WHAT YOU NEED TO DO: Please transcribe exactly the lines from the one containing "clk_d = 1'b1;" through the end of the records below, both included, and nothing else.

Collected data
****************************************

==> src/rtl/sys_pll_clkgen.sv <==
// sys_pll_clkgen: digital stand-in for the system PLL. Holds its outputs low
// for LOCK_CYCLES reference edges after reset release, then asserts locked and
// starts four phase-aligned integer clock dividers off inclk0.

module sys_pll_clkgen_div #(
  parameter int DIV = 2
) (
  input  logic clk_i,
  input  logic rst_n,
  input  logic start_i,
  input  logic run_i,
  output logic clk_o
);

  localparam logic [15:0] LAST = 16'(DIV - 1);
  localparam logic [15:0] HIGH = 16'((DIV + 1) / 2);

  logic [15:0] cnt_q, cnt_d;
  logic        clk_q, clk_d;

  // Next count and output level; start forces the common rising edge.
  always_comb begin
    cnt_d = cnt_q;
    clk_d = clk_q;
    if (start_i) begin
      cnt_d = '0;
      clk_d = 1'b1;
    end else if (run_i) begin
      cnt_d = (cnt_q == LAST) ? '0 : cnt_q + 16'd1;
      clk_d = (cnt_d < HIGH);
    end
  end

  // Divider state register.
  always_ff @(posedge clk_i or negedge rst_n) begin
    if (!rst_n) begin
      cnt_q <= '0;
      clk_q <= 1'b0;
    end else begin
      cnt_q <= cnt_d;
      clk_q <= clk_d;
    end
  end

  assign clk_o = clk_q;

endmodule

****************************************

YOUR SOLUTION:
      clk_d = 1'b1;
    end else if (run_i) begin
      cnt_d = (cnt_q == LAST) ? '0 : cnt_q + 16'd1;
      clk_d = (cnt_d < HIGH);
    end
  end

  // Divider state register.
  always_ff @(posedge clk_i or negedge rst_n) begin
    if (!rst_n) begin
      cnt_q <= '0;
      clk_q <= 1'b0;
    end else begin
      cnt_q <= cnt_d;
      clk_q <= clk_d;
    end
  end

  assign clk_o = clk_q;

endmodule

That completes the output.